- [TRY IT]
What you return should be each line of the data containing the string "inequality".

- [RECORD SET]

● ● ● ●

==> src/verilog/irq_seq_consts.svh <==
// Constants for the interrupt and exception sequencer
`ifndef IRQ_SEQ_CONSTS_SVH
`define IRQ_SEQ_CONSTS_SVH
`define PC_RESET_VALUE 16'h0000
`define SP_RESET_VALUE 6'h3f
`define SP_HIGH_PATTERN 8'h03
`define STACK_ADDR_HIGH 8'h00
`define VEC_RESET 16'h3ffe
`define VEC_SWI 16'h3ffc
`define VEC_EXT 16'h3ffa
`define VEC_TIMER 16'h3ff8
`define VEC_ASYNC 16'h3ff6
`define VEC_SYNC 16'h3ff4
`define CCR_RESET 5'h08
`define CCR_BIT_C 0
`define CCR_BIT_Z 1
`define CCR_BIT_N 2
`define CCR_BIT_I 3
`define CCR_BIT_H 4
`define STACK_FRAME_BYTES 3'h5
`define CALL_FRAME_BYTES 3'h2
`define SYNC_STAGES 2
`endif

==> src/verilog/irq_seq_pkg.sv <==
// Types for the interrupt and exception sequencer
package irq_seq_pkg;
	typedef enum logic [6:0] {
		ST_RESET = 7'h01,
		ST_RUN = 7'h02,
		ST_PUSH = 7'h04,
		ST_VEC_HI = 7'h08,
		ST_VEC_LO = 7'h10,
		ST_PULL = 7'h20,
		ST_CALL = 7'h40
	} seq_state_e;
	typedef struct packed {
		logic capture_flag;
		logic compare_flag;
		logic overflow_flag;
		logic capture_int_enable;
		logic compare_int_enable;
		logic overflow_int_enable;
	} timer_irq_s;
	typedef struct packed {
		logic transmit_empty_flag;
		logic transmit_complete_flag;
		logic receive_full_flag;
		logic overrun_flag;
		logic idle_flag;
		logic transmit_int_enable;
		logic receive_int_enable;
		logic idle_int_enable;
	} async_irq_s;
	typedef struct packed {
		logic transfer_complete_flag;
		logic mode_fault_flag;
		logic sync_serial_int_enable;
	} sync_irq_s;
	typedef struct packed {
		logic [7:0] a;
		logic [7:0] b;
		logic carry_in;
		logic [7:0] result;
		logic upd_h;
		logic upd_nz;
		logic upd_c;
		logic c_value;
	} alu_flags_s;
endpackage : irq_seq_pkg

==> src/verilog/cpu_interrupt_sequencing.sv <==
// Interrupt sequencing, stack pointer and condition flags of the core
`timescale 1ns/10ps
`default_nettype none
`include "irq_seq_consts.svh"
//
// Contract
// - Program counter is 16 bits, holds next fetch address.
// - Reset and reload-stack-pointer instruction set pointer to top of stack.
// - Pointer names next free slot; post-decrement push, pre-increment pull.
// - Stack address is 00000011 above six pointer bits, range C0 to FF.
// - Sixty-four byte stack; overflow wraps and overwrites oldest bytes.
// - Call pushes two bytes; interrupt entry pushes five bytes.
// - Five flag bits; half carry from bit 3 into bit 4 on adds.
// - Mask flag blocks maskable sources; requests stay latched meanwhile.
// - Negative and zero flags follow the last result.
// - Carry records ALU carry or borrow, also shifts and bit tests.
// - Entry pushes registers and sets mask; return restores and resumes.
// - Hardware interrupts wait for the current instruction to finish.
// - At each boundary take a source only if unmasked and enabled.
// - External request wins over timer and serial requests.
// - Software interrupt ignores mask and vectors through 3FFC.
// - Falling edge on the pin latches a synchronized request; vector 3FFA.
// - Port B pins with pull-ups act as extra external sources.
// - Sensitivity is edge-and-level or edge-only, chosen by option bit.
// - External latch clears early in service so one more pulse latches.
// - Timer interrupt from three enabled flags; vector 3FF8.
// - Async serial interrupt from five enabled flags; vector 3FF6.
// - Sync serial interrupt from two flags under one enable; vector 3FF4.
module cpu_interrupt_sequencing #(
	parameter int PORTB_WIDTH = 8
) (
	input wire logic i_clk_sys,
	input wire logic i_reset_n,
	input wire logic i_clk_en,
	input wire logic i_irq_pin_n,
	input wire logic [PORTB_WIDTH-1:0] i_portb_pin,
	input wire logic [PORTB_WIDTH-1:0] i_portb_pullup_en,
	input wire logic i_compat_sel,
	input wire logic i_soft_edge_only,
	input wire logic i_prog_edge_select_bit,
	input wire irq_seq_pkg::timer_irq_s i_timer,
	input wire irq_seq_pkg::async_irq_s i_async,
	input wire irq_seq_pkg::sync_irq_s i_sync,
	input wire logic i_insn_done,
	input wire logic [15:0] i_next_pc,
	input wire logic i_pc_advance,
	input wire logic i_swi,
	input wire logic i_rti,
	input wire logic i_call,
	input wire logic [15:0] i_call_target,
	input wire logic i_reload_sp,
	input wire logic i_push,
	input wire logic i_pull,
	input wire logic [7:0] i_acc,
	input wire logic [7:0] i_index,
	input wire logic [7:0] i_mem_rdata,
	input wire irq_seq_pkg::alu_flags_s i_alu,
	input wire logic i_ccr_wr,
	input wire logic [4:0] i_ccr_wdata,
	output logic [15:0] o_pc,
	output logic [15:0] o_mem_addr,
	output logic [7:0] o_mem_wdata,
	output logic o_mem_wr,
	output logic o_mem_rd,
	output logic [7:0] o_restore_acc,
	output logic [7:0] o_restore_index,
	output logic o_restore_valid,
	output logic [4:0] o_condition_flags,
	output logic o_pin_level,
	output logic o_busy
);
	irq_seq_pkg::seq_state_e state_ff, nxt_state;
	logic [15:0] pc_ff, nxt_pc;
	logic [5:0] sp_ff, nxt_sp;
	logic [4:0] ccr_ff, nxt_ccr;
	logic [2:0] cnt_ff, nxt_cnt;
	logic [15:0] vec_ff, nxt_vec;
	logic [7:0] vhi_ff, nxt_vhi;
	logic [7:0] racc_ff, nxt_racc;
	logic [7:0] rix_ff, nxt_rix;
	logic rvalid_ff, nxt_rvalid;
	logic [15:0] addr_ff, nxt_addr;
	logic [7:0] wdata_ff, nxt_wdata;
	logic wr_ff, nxt_wr, rd_ff, nxt_rd;
	logic [15:0] call_pc_ff, nxt_call_pc;
	logic swi_pend_ff, nxt_swi_pend;
	logic [PORTB_WIDTH:0] sync1_ff, sync2_ff, prev_ff;
	logic ext_latch_ff, nxt_ext_latch;
	wire [PORTB_WIDTH:0] line_low;
	wire [PORTB_WIDTH:0] fall;
	wire any_fall, any_low, edge_only, ext_req, timer_req, async_req;
	wire sync_req, masked, take_ext, take_hw, clear_ext;
	wire [15:0] hw_vec;
	wire [4:0] alu_ccr;
	wire [8:0] sum9;
	wire [4:0] sum5;
	wire [5:0] sp_dec, sp_inc;

	genvar g;
	// Pin lines pass two flip-flops before any logic reads them
	always_ff @(posedge i_clk_sys or negedge i_reset_n) begin
		if (!i_reset_n) begin
			sync1_ff <= '1;
			sync2_ff <= '1;
			prev_ff <= '1;
		end else if (i_clk_en) begin
			sync1_ff <= {i_irq_pin_n, i_portb_pin};
			sync2_ff <= sync1_ff;
			prev_ff <= sync2_ff;
		end
	end
	generate
		for (g = 0; g <= PORTB_WIDTH; g = g + 1) begin : g_line
			if (g == PORTB_WIDTH) begin : g_irq
				assign line_low[g] = ~sync2_ff[g];
			end else begin : g_pb
				assign line_low[g] = ~sync2_ff[g] & i_portb_pullup_en[g];
			end
			assign fall[g] = line_low[g] & prev_ff[g];
		end
	endgenerate
	assign any_fall = |fall;
	assign any_low = |line_low;
	assign o_pin_level = ~any_low;
	// Option source depends on compatibility mode
	assign edge_only = i_compat_sel ? i_prog_edge_select_bit :
		i_soft_edge_only;
	// Level mode keeps request alive while a line is held low
	assign ext_req = ext_latch_ff | (~edge_only & any_low);
	assign timer_req = (i_timer.capture_flag & i_timer.capture_int_enable) |
		(i_timer.compare_flag & i_timer.compare_int_enable) |
		(i_timer.overflow_flag & i_timer.overflow_int_enable);
	assign async_req = ((i_async.transmit_empty_flag |
		i_async.transmit_complete_flag) & i_async.transmit_int_enable) |
		((i_async.receive_full_flag | i_async.overrun_flag) &
		i_async.receive_int_enable) |
		(i_async.idle_flag & i_async.idle_int_enable);
	assign sync_req = (i_sync.transfer_complete_flag |
		i_sync.mode_fault_flag) & i_sync.sync_serial_int_enable;
	assign masked = ccr_ff[`CCR_BIT_I];
	assign take_ext = ~masked & ext_req;
	assign take_hw = ~masked & (ext_req | timer_req | async_req | sync_req);
	assign hw_vec = ext_req ? `VEC_EXT :
		timer_req ? `VEC_TIMER :
		async_req ? `VEC_ASYNC : `VEC_SYNC;
	assign clear_ext = (state_ff == irq_seq_pkg::ST_PUSH) &&
		(cnt_ff == 3'h0) && (vec_ff == `VEC_EXT);
	// Set wins over clear so a pulse during service is not lost
	assign nxt_ext_latch = any_fall | (ext_latch_ff & ~clear_ext);

	assign sum9 = {1'b0, i_alu.a} + {1'b0, i_alu.b} +
		{8'h00, i_alu.carry_in};
	assign sum5 = {1'b0, i_alu.a[3:0]} + {1'b0, i_alu.b[3:0]} +
		{4'h0, i_alu.carry_in};
	assign alu_ccr[`CCR_BIT_H] = i_alu.upd_h ? sum5[4] :
		ccr_ff[`CCR_BIT_H];
	assign alu_ccr[`CCR_BIT_I] = ccr_ff[`CCR_BIT_I];
	assign alu_ccr[`CCR_BIT_N] = i_alu.upd_nz ? i_alu.result[7] :
		ccr_ff[`CCR_BIT_N];
	assign alu_ccr[`CCR_BIT_Z] = i_alu.upd_nz ? (i_alu.result == 8'h00) :
		ccr_ff[`CCR_BIT_Z];
	assign alu_ccr[`CCR_BIT_C] = i_alu.upd_c ? i_alu.c_value :
		ccr_ff[`CCR_BIT_C];
	// Six-bit pointer arithmetic wraps on its own
	assign sp_dec = sp_ff - 6'h01;
	assign sp_inc = sp_ff + 6'h01;

	always_comb begin
		nxt_state = state_ff;
		nxt_pc = pc_ff;
		nxt_sp = sp_ff;
		nxt_ccr = ccr_ff;
		nxt_cnt = cnt_ff;
		nxt_vec = vec_ff;
		nxt_vhi = vhi_ff;
		nxt_racc = racc_ff;
		nxt_rix = rix_ff;
		nxt_rvalid = 1'b0;
		nxt_addr = addr_ff;
		nxt_wdata = wdata_ff;
		nxt_wr = 1'b0;
		nxt_rd = 1'b0;
		nxt_call_pc = call_pc_ff;
		nxt_swi_pend = swi_pend_ff;
		case (state_ff)
			irq_seq_pkg::ST_RESET: begin
				nxt_vec = `VEC_RESET;
				nxt_addr = `VEC_RESET;
				nxt_rd = 1'b1;
				nxt_state = irq_seq_pkg::ST_VEC_HI;
			end
			irq_seq_pkg::ST_RUN: begin
				if (i_pc_advance) begin
					nxt_pc = i_next_pc;
				end
				if (i_ccr_wr) begin
					nxt_ccr = i_ccr_wdata;
				end else begin
					nxt_ccr = alu_ccr;
				end
				if (i_swi) begin
					nxt_swi_pend = 1'b1;
				end
				if (i_reload_sp) begin
					nxt_sp = `SP_RESET_VALUE;
				end else if (i_push) begin
					nxt_sp = sp_dec;
				end else if (i_pull) begin
					nxt_sp = sp_inc;
				end
				// Only boundaries are checked, never mid-instruction
				if (i_insn_done) begin
					nxt_cnt = 3'h0;
					if (take_hw) begin
						nxt_vec = hw_vec;
						nxt_state = irq_seq_pkg::ST_PUSH;
					end else if (i_swi | swi_pend_ff) begin
						// Hardware requests pending at fetch go first
						nxt_swi_pend = 1'b0;
						nxt_vec = `VEC_SWI;
						nxt_state = irq_seq_pkg::ST_PUSH;
					end else if (i_rti) begin
						nxt_sp = sp_inc;
						nxt_addr = {`STACK_ADDR_HIGH, 2'b11, sp_inc};
						nxt_rd = 1'b1;
						nxt_state = irq_seq_pkg::ST_PULL;
					end else if (i_call) begin
						nxt_call_pc = i_call_target;
						nxt_state = irq_seq_pkg::ST_CALL;
					end
				end
			end
			irq_seq_pkg::ST_PUSH: begin
				// Vector read waits a cycle so the last write is not lost
				if (cnt_ff == `STACK_FRAME_BYTES) begin
					nxt_ccr[`CCR_BIT_I] = 1'b1;
					nxt_addr = vec_ff;
					nxt_rd = 1'b1;
					nxt_state = irq_seq_pkg::ST_VEC_HI;
				end else begin
					// Order: PC low, PC high, index, accumulator, flags
					nxt_addr = {`STACK_ADDR_HIGH, 2'b11, sp_ff};
					nxt_wr = 1'b1;
					nxt_sp = sp_dec;
					case (cnt_ff)
						3'h0: nxt_wdata = pc_ff[7:0];
						3'h1: nxt_wdata = pc_ff[15:8];
						3'h2: nxt_wdata = i_index;
						3'h3: nxt_wdata = i_acc;
						default: nxt_wdata = {3'h7, ccr_ff};
					endcase
					nxt_cnt = cnt_ff + 3'h1;
				end
			end
			irq_seq_pkg::ST_CALL: begin
				nxt_addr = {`STACK_ADDR_HIGH, 2'b11, sp_ff};
				nxt_wr = 1'b1;
				nxt_sp = sp_dec;
				nxt_wdata = (cnt_ff == 3'h0) ? pc_ff[7:0] : pc_ff[15:8];
				nxt_cnt = cnt_ff + 3'h1;
				if (cnt_ff == `CALL_FRAME_BYTES - 3'h1) begin
					nxt_pc = call_pc_ff;
					nxt_state = irq_seq_pkg::ST_RUN;
				end
			end
			irq_seq_pkg::ST_VEC_HI: begin
				// Read data stands the cycle after its strobe
				nxt_addr = vec_ff + 16'h0001;
				nxt_rd = 1'b1;
				nxt_cnt = 3'h0;
				nxt_state = irq_seq_pkg::ST_VEC_LO;
			end
			irq_seq_pkg::ST_VEC_LO: begin
				if (cnt_ff == 3'h0) begin
					nxt_vhi = i_mem_rdata;
					nxt_cnt = 3'h1;
				end else begin
					nxt_pc = {vhi_ff, i_mem_rdata};
					nxt_state = irq_seq_pkg::ST_RUN;
				end
			end
			irq_seq_pkg::ST_PULL: begin
				// Byte of the strobe seen in the last cycle arrives now
				nxt_cnt = cnt_ff + 3'h1;
				case (cnt_ff)
					3'h0: nxt_cnt = 3'h1;
					3'h1: nxt_ccr = i_mem_rdata[4:0];
					3'h2: nxt_racc = i_mem_rdata;
					3'h3: nxt_rix = i_mem_rdata;
					3'h4: nxt_pc[15:8] = i_mem_rdata;
					default: nxt_pc[7:0] = i_mem_rdata;
				endcase
				if (cnt_ff == `STACK_FRAME_BYTES) begin
					nxt_rvalid = 1'b1;
					nxt_state = irq_seq_pkg::ST_RUN;
				end else if (cnt_ff < `STACK_FRAME_BYTES - 3'h1) begin
					nxt_sp = sp_inc;
					nxt_addr = {`STACK_ADDR_HIGH, 2'b11, sp_inc};
					nxt_rd = 1'b1;
				end
			end
			default: nxt_state = irq_seq_pkg::ST_RESET;
		endcase
	end

	always_ff @(posedge i_clk_sys or negedge i_reset_n) begin
		if (!i_reset_n) begin
			state_ff <= irq_seq_pkg::ST_RESET;
			pc_ff <= `PC_RESET_VALUE;
			sp_ff <= `SP_RESET_VALUE;
			ccr_ff <= `CCR_RESET;
			cnt_ff <= 3'h0;
			vec_ff <= `VEC_RESET;
			vhi_ff <= 8'h00;
			racc_ff <= 8'h00;
			rix_ff <= 8'h00;
			rvalid_ff <= 1'b0;
			addr_ff <= 16'h0000;
			wdata_ff <= 8'h00;
			wr_ff <= 1'b0;
			rd_ff <= 1'b0;
			call_pc_ff <= 16'h0000;
			swi_pend_ff <= 1'b0;
			ext_latch_ff <= 1'b0;
		end else if (i_clk_en) begin
			state_ff <= nxt_state;
			pc_ff <= nxt_pc;
			sp_ff <= nxt_sp;
			ccr_ff <= nxt_ccr;
			cnt_ff <= nxt_cnt;
			vec_ff <= nxt_vec;
			vhi_ff <= nxt_vhi;
			racc_ff <= nxt_racc;
			rix_ff <= nxt_rix;
			rvalid_ff <= nxt_rvalid;
			addr_ff <= nxt_addr;
			wdata_ff <= nxt_wdata;
			wr_ff <= nxt_wr;
			rd_ff <= nxt_rd;
			call_pc_ff <= nxt_call_pc;
			swi_pend_ff <= nxt_swi_pend;
			ext_latch_ff <= nxt_ext_latch;
		end
	end

	assign o_pc = pc_ff;
	assign o_mem_addr = addr_ff;
	assign o_mem_wdata = wdata_ff;
	assign o_mem_wr = wr_ff;
	assign o_mem_rd = rd_ff;
	assign o_restore_acc = racc_ff;
	assign o_restore_index = rix_ff;
	assign o_restore_valid = rvalid_ff;
	assign o_condition_flags = ccr_ff;
	assign o_busy = (state_ff != irq_seq_pkg::ST_RUN);
endmodule : cpu_interrupt_sequencing
`default_nettype wire

==> config.mk <==
export PLATFORM = sky130hd
export DESIGN_NAME = cpu_interrupt_sequencing
export DESIGN_NICKNAME = d
export VERILOG_FILES = /design/src/verilog/irq_seq_pkg.sv /design/src/verilog/cpu_interrupt_sequencing.sv
export VERILOG_INCLUDE_DIRS = /design/src /design/src/verilog
export SDC_FILE = /design/constraint.sdc
export NUM_CORES = 1
export LEC_CHECK = 0
export BUFFER_PORTS_ARGS = -buffer_cell sky130_fd_sc_hd__buf_2
export CAP_MARGIN = 20
export CORE_ASPECT_RATIO = 0.6
export CORE_MARGIN = 3
export CORE_UTILIZATION = 53
export DETAILED_ROUTE_END_ITERATION = 10
export GPL_TIMING_DRIVEN = 1
export PLACE_DENSITY_LB_ADDON = 0.12
export SYNTH_ARGS = -nofsm -noshare
export SYNTH_HDL_FRONTEND = slang
export SYNTH_SLANG_ARGS = --single-unit
==> constraint.sdc <==
create_clock -name i_clk_sys -period 3.3 [get_ports i_clk_sys]
set_input_delay 0.165 -clock i_clk_sys [delete_from_list [all_inputs] [get_ports i_clk_sys]]
set_output_delay 0.165 -clock i_clk_sys [all_outputs]
set_load 0.1 [all_outputs]
## Yosys cells after proc, flatten, opt, wreduce, memory -nomap -nowiden

Cells that the tools add are included.

- Output and inout port bits: 66
- Register bits: 149
- Word-level logic and storage cells: 233

- Order comparisons: 1
- Mux-type cells: 77
- Bitwise logic cells: 56
- Equal/unequal tests: 36
- $add $sub $neg: 6
- Reductions and logical operators: 33

Operators by type and width:

| kind | number |
|---|---|
| 2-to-1 mux 16 bit | 13 |
| one-hot mux 16 bit (6 select lines) | 1 |
| one-hot mux 16 bit (4 select lines) | 1 |
| 2-to-1 mux 7 bit | 9 |
| 2-to-1 mux 6 bit | 10 |
| one-hot mux 7 bit (7 select lines) | 1 |
| 2-to-1 mux 8 bit | 4 |
| one-hot mux 16 bit (2 select lines) | 1 |
| one-hot mux 8 bit (4 select lines) | 1 |
| inequality test 2 bit (second input constant) | 15 |
| AND 1 bit | 27 |
| one-hot mux 6 bit (4 select lines) | 1 |
| 2-to-1 mux 1 bit | 19 |
| one-hot mux 3 bit (6 select lines) | 1 |
| OR reduction 9 bit | 2 |
| adder 16 x 1 -> 16 bit (second input constant) | 1 |
| equality test 16 x 14 -> 1 bit (second input constant) | 1 |
| NOT 1 bit | 16 |
| one-hot mux 8 bit (2 select lines) | 1 |
| AND reduction 4 bit | 4 |
| AND reduction 5 bit | 3 |
| AND reduction 7 bit | 2 |
| OR 1 bit | 13 |
| 2-to-1 mux 3 bit | 4 |
| 40 further kinds | 58 |

## Logic depth before layout (Yosys ltp)

- Word-level depth: 12
- Gate-level depth with buffers: 11

## Worst setup path after synthesis

No wires, ideal clock.

- Path kind: register -> register
- From: reg state_ff[0]
- To: reg addr_ff[0], in the netlist o_mem_addr[0]
- Cell stages (with the launch flop): 10
- Buffers on the path: 2
- Data required time: 3,174 ps
- Slack: 592 ps
- Arrival time: 2,582 ps
- Clock period less this slack: 2,708 ps
- Path through: dfstp_2 > buf_4 > nand2b_1 > nor4_4 > buf_4 > inv_2 > nand2_1 > o311a_1 > o21ai_4 > mux2_2

- Word-level cells in the longest chain between the ends: 3

RTL lines:

| item | RTL line | source |
|---|---|---|
| start: declaration | cpu_interrupt_sequencing.sv:72 | `irq_seq_pkg::seq_state_e state_ff, nxt_state;` |
| start signal: assignment | cpu_interrupt_sequencing.sv:308 | `state_ff <= irq_seq_pkg::ST_RESET;` |
| start signal: assignment | cpu_interrupt_sequencing.sv:326 | `state_ff <= nxt_state;` |
| equality test 7 x 3 -> 1 bit, or another cell as far along | cpu_interrupt_sequencing.sv:185 | `case (state_ff)` |
| nonzero test 6 bit (no line) / inequality test 2 bit (equally long branches) | -- |  |
| AND reduction 8 bit (no line) | -- |  |
| end signal: assignment | cpu_interrupt_sequencing.sv:336 | `addr_ff <= nxt_addr;` |
| end: declaration | cpu_interrupt_sequencing.sv:82 | `logic [15:0] addr_ff, nxt_addr;` |

Parallel ways exist; a longest one is shown, timed or not.
A chain may end at the register's enable or synchronous reset.

## Worst setup path after layout

- From: reg state_ff[6]
- To: reg addr_ff[1], in the netlist o_mem_addr[1]

The elaborated chain is that of the path after synthesis.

● ● ● ●

- [ANSWER BELOW]
| inequality test 2 bit (second input constant) | 15 |
| nonzero test 6 bit (no line) / inequality test 2 bit (equally long branches) | -- |  |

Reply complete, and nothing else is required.